Ernest Moy, MD; Marjorie K. Mau, MD; Susan Raetzman, MSPH; Marguerite Barrett, MS; Jill B. Miyamura, PhD; Karen H. Chaves, MHS; Roxanne Andrews, PHD
Ethnicity & Disease
OBJECTIVES: A serious challenge to eliminating US health disparities stems from the inability to reliably measure outcomes, particularly for numerically small populations. Our study aimed to produce reliable estimates of health care quality among Native Hawaiian (NH), Other Pacific Islander (PI), and Asian American (AA) subgroups.
DESIGN: Prevention Quality Indicators (PQIs) from the Agency for Healthcare Research and Quality were used to calculate 3 PQI composites and 8 individual chronic condition indicators. Data sources were the Healthcare Cost and Utilization Project State Inpatient Databases and the Hawaii Health Survey.
MAIN OUTCOME MEASURES: Risk-adjusted PQI rates for adults were computed for 2005 through 2007. Relative rates for 2007 were calculated for each racial/ethnic group and compared to Whites. Statistical significance was based on P < .05 from a two-sided t test.
RESULTS: The combined AANHPI group had higher overall and chronic PQI composite rates than Whites in 2007. When disaggregated into discrete racial/ethnic subgroups, Chinese and Japanese had lower rates than Whites for all 3 composites, whereas NH and Other PI subgroups typically had the worst health outcomes. Trends in PQI rates from 2005 through 2007 showed persistent gaps between groups, especially across chronic PQIs.
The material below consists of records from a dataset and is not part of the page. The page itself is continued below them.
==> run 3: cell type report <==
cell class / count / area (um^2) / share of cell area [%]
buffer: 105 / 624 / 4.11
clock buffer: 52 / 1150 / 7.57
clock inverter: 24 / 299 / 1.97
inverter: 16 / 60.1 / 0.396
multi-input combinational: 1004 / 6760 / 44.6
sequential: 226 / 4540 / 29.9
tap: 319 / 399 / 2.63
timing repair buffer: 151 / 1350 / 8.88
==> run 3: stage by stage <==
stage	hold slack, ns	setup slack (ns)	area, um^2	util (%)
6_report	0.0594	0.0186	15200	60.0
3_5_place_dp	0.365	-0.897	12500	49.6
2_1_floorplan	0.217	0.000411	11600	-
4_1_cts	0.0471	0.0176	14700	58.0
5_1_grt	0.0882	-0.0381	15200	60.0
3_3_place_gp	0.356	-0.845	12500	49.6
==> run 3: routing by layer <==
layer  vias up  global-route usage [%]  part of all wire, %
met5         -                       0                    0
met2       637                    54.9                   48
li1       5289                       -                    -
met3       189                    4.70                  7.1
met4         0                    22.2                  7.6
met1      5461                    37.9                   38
CONCLUSIONS: Despite recent efforts to reduce racial/ethnic health care disparities, significant gaps remain in potentially preventable hospitalization rates. Practical tools that measure inequities across diverse, numerically small populations may suggest ways to optimally funnel limited resources toward improving racial/ethnic differences in health outcomes.